We will present results of the BMBF project navEgate whose overall objective is the enhancement of target point accuracy during framebased stereotactic surgeries for the implantation of deep brain stimulators. At the Institute for Signalprocessing in Lübeck we especially focus on the development of online visualization and signal analysis tools that gain the utmost information from intraoperatively recorded electrophysiological signals.

Methods

The software is integrated into our 32-channel data acquisition system (50 kHz per channel), developed according to DIN EN 60601-1-4. The algorithms are tested on the basis of in situ recorded data from patients suffering from Parkinson Syndrome or Dystonia, kindly provided by some neurosurgeons, and on the basis of realistically simulated data.

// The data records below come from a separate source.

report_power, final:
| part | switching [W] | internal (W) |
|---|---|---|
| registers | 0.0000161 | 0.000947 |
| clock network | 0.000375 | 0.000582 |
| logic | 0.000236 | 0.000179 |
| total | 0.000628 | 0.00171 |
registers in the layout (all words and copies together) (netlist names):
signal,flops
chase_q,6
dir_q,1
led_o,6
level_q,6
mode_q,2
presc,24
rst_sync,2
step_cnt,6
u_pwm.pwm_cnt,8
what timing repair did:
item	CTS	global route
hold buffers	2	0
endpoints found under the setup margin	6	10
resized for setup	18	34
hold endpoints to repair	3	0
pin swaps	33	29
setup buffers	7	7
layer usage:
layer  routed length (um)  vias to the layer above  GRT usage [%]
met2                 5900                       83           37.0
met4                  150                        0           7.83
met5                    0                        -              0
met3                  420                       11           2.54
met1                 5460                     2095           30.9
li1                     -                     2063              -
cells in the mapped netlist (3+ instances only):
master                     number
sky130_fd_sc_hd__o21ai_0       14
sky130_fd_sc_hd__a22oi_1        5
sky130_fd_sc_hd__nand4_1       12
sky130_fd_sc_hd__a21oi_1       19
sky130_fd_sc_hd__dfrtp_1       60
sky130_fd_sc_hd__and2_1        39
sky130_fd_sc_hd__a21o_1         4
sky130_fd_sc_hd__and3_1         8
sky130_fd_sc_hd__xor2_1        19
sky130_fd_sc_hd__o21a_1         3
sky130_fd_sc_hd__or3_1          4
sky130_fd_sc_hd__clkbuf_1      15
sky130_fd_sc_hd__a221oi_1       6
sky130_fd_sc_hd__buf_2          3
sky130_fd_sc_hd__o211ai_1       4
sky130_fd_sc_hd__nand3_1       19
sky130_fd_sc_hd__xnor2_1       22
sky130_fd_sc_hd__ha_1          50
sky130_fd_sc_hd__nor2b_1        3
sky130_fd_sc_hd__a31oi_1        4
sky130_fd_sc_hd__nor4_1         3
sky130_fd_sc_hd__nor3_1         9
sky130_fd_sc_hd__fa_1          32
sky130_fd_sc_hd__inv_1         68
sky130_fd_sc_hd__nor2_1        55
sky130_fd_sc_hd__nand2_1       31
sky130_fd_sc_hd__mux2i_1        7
$ cat src/rtl/hold_request_arbiter.sv
// HOLD/HLDA sequencer that lends the 8088 system bus to two external masters,
// round-robin, with a bounded grant length and a CPU bus cycle between grants.
module hold_request_arbiter #(
  parameter int MAX_GRANT_CYCLES = 16,
  parameter int SETTLE_CYCLES    = 1
) (
  input  logic       clock,
  input  logic       reset,
  input  logic       cpu_clock_posedge,
  input  logic       cpu_clock_negedge,
  input  logic       HLDA,
  input  logic [1:0] req,
  output logic       HOLD,
  output logic [1:0] grant,
  output logic       grant_timeout,
  output logic       hlda_error
);

  typedef enum logic [2:0] {
    S_IDLE,
    S_WAIT_HLDA,
    S_SETTLE,
    S_GRANT,
    S_RELEASE
  } state_t;

  localparam logic [7:0] GRANT_LAST  = 8'(MAX_GRANT_CYCLES - 1);
  localparam logic [2:0] SETTLE_LOAD = 3'(SETTLE_CYCLES);

  state_t     state_q, state_d;
  logic       winner_q, winner_d;
  logic       last_served_q, last_served_d;
  logic [2:0] settle_cnt_q, settle_cnt_d;
  logic [7:0] grant_cnt_q, grant_cnt_d;
  logic       hold_q, hold_d;
  logic [1:0] grant_q, grant_d;
  logic       timeout_q, timeout_d;
  logic       hlda_error_q, hlda_error_d;
  logic       tick;

  assign tick = cpu_clock_posedge;

  always_comb begin
    state_d       = state_q;
    winner_d      = winner_q;
    last_served_d = last_served_q;
    settle_cnt_d  = settle_cnt_q;
    grant_cnt_d   = grant_cnt_q;
    hold_d        = hold_q;
    grant_d       = grant_q;
    timeout_d     = 1'b0;
    hlda_error_d  = hlda_error_q;

    case (state_q)
      S_IDLE: begin
        hold_d  = 1'b0;
        grant_d = 2'b00;
        if (tick && (req != 2'b00)) begin
          winner_d = (req == 2'b11) ? ~last_served_q : req[1];
          hold_d   = 1'b1;
          state_d  = S_WAIT_HLDA;
        end
      end

      S_WAIT_HLDA: begin
        if (tick && HLDA) begin
          if (!req[winner_q]) begin
            state_d = S_RELEASE;
          end else begin
            settle_cnt_d = SETTLE_LOAD;
            state_d      = S_SETTLE;
          end
        end
      end

      S_SETTLE: begin
        // The tick that saw HLDA counts as the first settle clock.
        if (tick) begin
          if (!HLDA || !req[winner_q]) begin
            state_d = S_RELEASE;
          end else if (settle_cnt_q <= 3'd1) begin
            grant_d       = winner_q ? 2'b10 : 2'b01;
            grant_cnt_d   = 8'd0;
            last_served_d = winner_q;
            state_d       = S_GRANT;
          end else begin
            settle_cnt_d = settle_cnt_q - 3'd1;
          end
        end
      end

      S_GRANT: begin
        if (tick) begin
          if (grant_cnt_q != 8'hFF) begin
            grant_cnt_d = grant_cnt_q + 8'd1;
          end
          if (!HLDA) begin
            grant_d      = 2'b00;
            hlda_error_d = 1'b1;
            hold_d       = 1'b0;
            state_d      = S_IDLE;
          end else if (!req[winner_q]) begin
            grant_d = 2'b00;
            state_d = S_RELEASE;
          end else if (grant_cnt_q == GRANT_LAST) begin
            grant_d   = 2'b00;
            timeout_d = 1'b1;
            state_d   = S_RELEASE;
          end
        end
      end

      S_RELEASE: begin
        grant_d = 2'b00;
        if (cpu_clock_negedge) begin
          hold_d = 1'b0;
        end
        if (tick && !HLDA) begin
          hold_d  = 1'b0;
          state_d = S_IDLE;
        end
      end

      default: begin
        state_d = S_IDLE;
      end
    endcase
  end

  always_ff @(posedge clock or posedge reset) begin
    if (reset) begin
      state_q       <= S_IDLE;
      winner_q      <= 1'b0;
      last_served_q <= 1'b1;
      settle_cnt_q  <= 3'd0;
      grant_cnt_q   <= 8'd0;
      hold_q        <= 1'b0;
      grant_q       <= 2'b00;
      timeout_q     <= 1'b0;
      hlda_error_q  <= 1'b0;
    end else begin
      state_q       <= state_d;
      winner_q      <= winner_d;
      last_served_q <= last_served_d;
      settle_cnt_q  <= settle_cnt_d;
      grant_cnt_q   <= grant_cnt_d;
      hold_q        <= hold_d;
      grant_q       <= grant_d;
      timeout_q     <= timeout_d;
      hlda_error_q  <= hlda_error_d;
    end
  end

  assign HOLD          = hold_q;
  assign grant         = grant_q;
  assign grant_timeout = timeout_q;
  assign hlda_error    = hlda_error_q;

endmodule

$ cat config.mk
export PLATFORM = sky130hd
export DESIGN_NAME = hold_request_arbiter
export DESIGN_NICKNAME = d
export VERILOG_FILES = /design/src/rtl/hold_request_arbiter.sv
export SDC_FILE = /design/constraint.sdc
export NUM_CORES = 1
export LEC_CHECK = 0
export CAP_MARGIN = 0
export CORE_AREA = 2 2 54 56
export CTS_CLUSTER_SIZE = 16
export DETAILED_ROUTE_END_ITERATION = 6
export DIE_AREA = 0 0 56 58
export PLACE_DENSITY = 0.67
export SYNTH_ARGS = -nofsm -noshare
export SYNTH_HDL_FRONTEND = slang
export SYNTH_SLANG_ARGS = --single-unit
$ cat constraint.sdc
create_clock -name clock -period 2.15 [get_ports clock]
set_input_delay 0.43 -clock clock [delete_from_list [all_inputs] [get_ports clock]]
set_output_delay 0.43 -clock clock [all_outputs]
set_load 0.05 [all_outputs]
==> Implementation_results.wiki <==
{| class="wikitable"
! Metric !! Value
|-
| First-pass GRT wire length || between 5000 and 6000 um
|-
| Vias in the first global route || 1161
|-
| Clock tree buffer depth || 2
|-
| Number of antenna violations at the first check in global routing || 0
|-
| Shortest period the worst path allows || 1980 ps
|-
| Most common cell after layout, fill and taps aside || sky130_fd_sc_hd__dfrtp_1
|-
| Register-to-Register Setup Slack || between 150 and 200 ps
|-
| RSZ-0062 raised after global routing || false
|-
| Clock Power Share || 11.3%
|-
| Hold crit path type || in -> async
|-
| Area delta synth->final || 20.5%
|-
| Measured slew at the worst slew-check pin || roughly 500 ps
|-
| Async set-or-reset flop fraction in the synthesized netlist || between 90% and 100%
|-
| Clock-pin transition on the worst setup and hold timing paths || about 130 ps
|-
| First DRT Iteration DRCs || 74
|-
| Total CTS buffers || 3
|-
| Mean instance size in the synthesized netlist || approximately 8.6 um^2
|-
| Number of filler instances in the final layout || between 200 and 250
|-
| LEAKAGE || 0.716 nW
|-
| I/O Buffers || 11
|-
| Relative contribution of sequential cells to total power || between 30% and 40%
|-
| Routed via count divided by cell count || between 5 and 6
|-
| Maximum number of pins on one net before global-route repair || 14
|-
| TritonCTS clock tree || built
|-
| Max Transition Viols Final || 0
|-
| Post-detail-place hpwl || 2290 um
|-
| Leading area contributor after synthesis || sky130_fd_sc_hd__dfrtp_1
|-
| Most frequent cells in the layout || 20 x sky130_fd_sc_hd__dfrtp_1, 17 x sky130_fd_sc_hd__o21ai_0, 15 x sky130_fd_sc_hd__nand2_1, 15 x sky130_fd_sc_hd__buf_4, 13 x sky130_fd_sc_hd__nor2_1
|-
| Final weighted congestion in routability-driven placement || 0.928
|-
| Length of the first detailed-routing pass in iterations || 5
|-
| Post-layout net count || 184
|-
| Number of antenna diodes || 0
|-
| Switching fraction of total power || 43.5%
|-
| P_sw || 0.000756 W
|-
| Area of the die || between 3000 and 4000 um^2
|-
| Cell Area, Synth || 1290 um^2
|-
| Synth top area share || between 30% and 40%
|-
| PnR worst setup slack || 171 ps
|-
| Net count after synthesis || between 150 and 200
|-
| Worst path required time || 2360 ps
|-
| Category of the worst setup path launch point || flip-flop
|-
| Total chip power || between 0.0015 and 0.002 W
|-
| Share of the yosys chip area belonging to registers || 40.9%
|-
| Aggregate global-route resource usage || about a fifth
|-
| Status || complete, no violations
|-
| Fmax || 0.505 GHz
|-
| IO Count || 12
|-
| Starting density of the core || 48.4%
|-
| Width of the die || 56 um
|-
| Largest vdd supply drop || 0.000807 V
|-
| Standard-cell row count || 19
|-
| Max-capacitance violation count || 0
|-
| Post-place setup slack || -115 ps
|-
| Share of final-layout standard cells stronger than drive strength 1 || 15.0%
|-
| Vertical die dimension || between 50 and 60 um
|-
| Count of hold buffers inserted by post-cts repair || 0
|-
| DRC violations left || 0
|-
| CTS root buf || sky130_fd_sc_hd__clkbuf_4
|-
| Crit path capture type || flip-flop
|-
| Cell types with the largest area share after synthesis || sky130_fd_sc_hd__dfrtp_1 39%, sky130_fd_sc_hd__o21ai_0 6.6%, sky130_fd_sc_hd__nand2_1 4.4%
|-
| Number of synthesized register bits || 21
|-
| Combinational power share || 50.1%
|-
| Power density over cell area || 1120 nW/um^2
|-
| Critical path class || reg -> reg
|-
| Vias post-DR || 1203
|-
| Final Hold Viols || 0
|-
| Worst path bufs/invs || 1
|-
| Maximum fanout along the worst path || 6
|-
| Cell type of the slowest stage on the worst timing path || sky130_fd_sc_hd__dfrtp_1
|-
| Cell family contributing the most delay on the critical path || compound AO/OA/AOI/OAI gates
|-
| Number of library cell types mapped by synthesis || between 40 and 50
|-
| Ordered list of cells on the worst path || ha_1 -> o21ba_2 -> o2111ai_1 -> a2111oi_2 -> buf_4 -> o21ai_0 -> a21o_1
|-
| Grt total ovfl || 0
|-
| Detail-routed net length per standard cell || 14.3 um
|-
| Total of endpoints with negative setup slack in the final report || 0
|-
| Skew final || ~8.7 ps
|-
| Post-cts resize count || 0
|-
| Total negative setup slack || 0 ps
|-
| Antenna-violating nets left || 0
|-
| Number of clock sinks || 21
|-
| Crit share post-route || 92.0%
|-
| Top flip-flop cell by instance count after synthesis || sky130_fd_sc_hd__dfrtp_1
|-
| Number of enable-type register cells in the synthesized netlist || 0
|-
| Clock H-tree levels || 1
|-
| Delay of the slowest critical-path stage || 450 ps
|-
| Insertion delay to the later sink of the worst-skew pair || 310 ps
|-
| Post-CTS Setup Bufs || 0
|-
| Cell internal power dissipation || about 0.001 W
|-
| Synth warn || 0
|-
| Critical path arrival || 2180 ps
|-
| Count of mapped cells out of synthesis || 149
|-
| Aggregate routed wire length || 2910 um
|-
| Normalized max-slew margin || about two thirds
|-
| Core outline area || about 2700 um^2
|-
| Final core area utilization || 58.3%
|}
==> through the flow <==
step                      cells  cell area (um^2)  hold slack, ps
final                       204              1550             423
after global routing        204              1550             483
after CTS                   204              1550             454
after detailed placement    200              1530             473
after global placement      200              1530             464
after floorplan             149              1290             406
==> per-layer routing <==
layer	routed length [um]	vias up	GRT usage [%]	share of wire, %
met2	1330	38	32.4	46
met5	0	-	0	0
met3	134	8	2.46	4.6
met4	40	0	5.78	1.4
met1	1410	569	26.7	48
li1	-	588	-	-
==> synth_stat cells, types with 3 or more instances <==
library cell               number
sky130_fd_sc_hd__and3_1         4
sky130_fd_sc_hd__nand3_1        6
sky130_fd_sc_hd__o22ai_1        3
sky130_fd_sc_hd__a21oi_1        6
sky130_fd_sc_hd__nand2b_1       3
sky130_fd_sc_hd__inv_1         12
sky130_fd_sc_hd__nor2_1        13
sky130_fd_sc_hd__nor3_1         3
sky130_fd_sc_hd__o21ai_0       17
sky130_fd_sc_hd__nand2_1       15
sky130_fd_sc_hd__mux2_2         3
sky130_fd_sc_hd__dfrtp_1       20
sky130_fd_sc_hd__clkbuf_1       5
sky130_fd_sc_hd__ha_1           3
==> power groups by stage <==
stage	clock network, W	registers, W	logic (W)
detailed placement	0	0.000676	0.000867
global placement	0	0.000668	0.000846
CTS	0.000202	0.000668	0.000870
floorplan	0	0.000716	0.000542
finish	0.000197	0.000670	0.000870
global route	0.000212	0.000691	0.000967
==> state kept, by name, indices dropped and copies added, names as in the netlist <==
| signal | cells |
|---|---|
| hlda_error | 1 |
| HOLD | 1 |
| settle_cnt_q | 3 |
| last_served_q | 1 |
| grant_cnt_q | 8 |
| grant_timeout | 1 |
| state_q | 3 |
| grant | 2 |
| winner_q | 1 |
==> worst register-to-register path: cells and delay by family (launching register included) <==
| kind | cells | cell delay [ps] |
|---|---|---|
| compound gates | 5 | 1040 |
| fa+ha+maj | 1 | 210 |
| buf+inv | 1 | 190 |
| flops | 1 | 450 |
==> path summary, 6_finish.rpt <==
| kind | start | end | cells past startpoint |
|---|---|---|---|
| max in group asynchronous | reset | state_q[0] | 3 |
| worst max-delay path | settle_cnt_q[0] | settle_cnt_q[2] | 7 |
| worst max register to register | settle_cnt_q[0] | settle_cnt_q[2] | 7 |
| worst min-delay path | reset | grant_cnt_q[7] | 2 |
| worst min register to register | hlda_error | hlda_error | 1 |
| min in group clock | hlda_error | hlda_error | 1 |
==> cell families after synthesis <==
kind of cell,share of synthesized area (%)
compound gates,23.3
buf+inv,5.34
fa+ha+maj,2.91
flops,40.9
mux,4.17
simple gates,23.4
==> area by class of cell <==
class                      instances  area, um^2  share of cell area (%)
tap                               31        38.8                    2.50
clock buffer                       4        26.3                    1.69
multi-input combinational        110         693                    44.6
sequential                        21         527                    33.9
timing repair buffer              26         223                    14.3
inverter                          12        45.0                    2.90
Note: power is estimated with default switching activity, not from simulation.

We chose features like wavelet coefficients, Fourier coefficients, correlations and spike rates to distinguish one brain region from the other. In addition, these features get stored related to an AC-PC based anatomical reference coordinate system in our database system navEbase. The complete navEgate system consists of the following components. A newly developed probe (IMM) enables synchronous recording from 32 channels, linearly or helically arranged on one shaft. The design allows to gain a neural signal depth profile from about the first 1 cm of probe length. The feed of the probe is controlled by a computerized microdrive (Thomas Recording). Preoperative planning and image-based navigation is performed within the new iPlan software (Brainlab). The penetration depth of the probe is there presented online on top of the patient image material.

Results

Our system is designed to assist novice as well as experienced neurosurgeons and to provide a great tool for medical research. The integrated database system enables the surgeon to compare current intraoperative data at a certain location against signal features to be expected at this point, thus providing additional feedback about the assumed position. Clinical trials of the complete system are expected for spring 2004.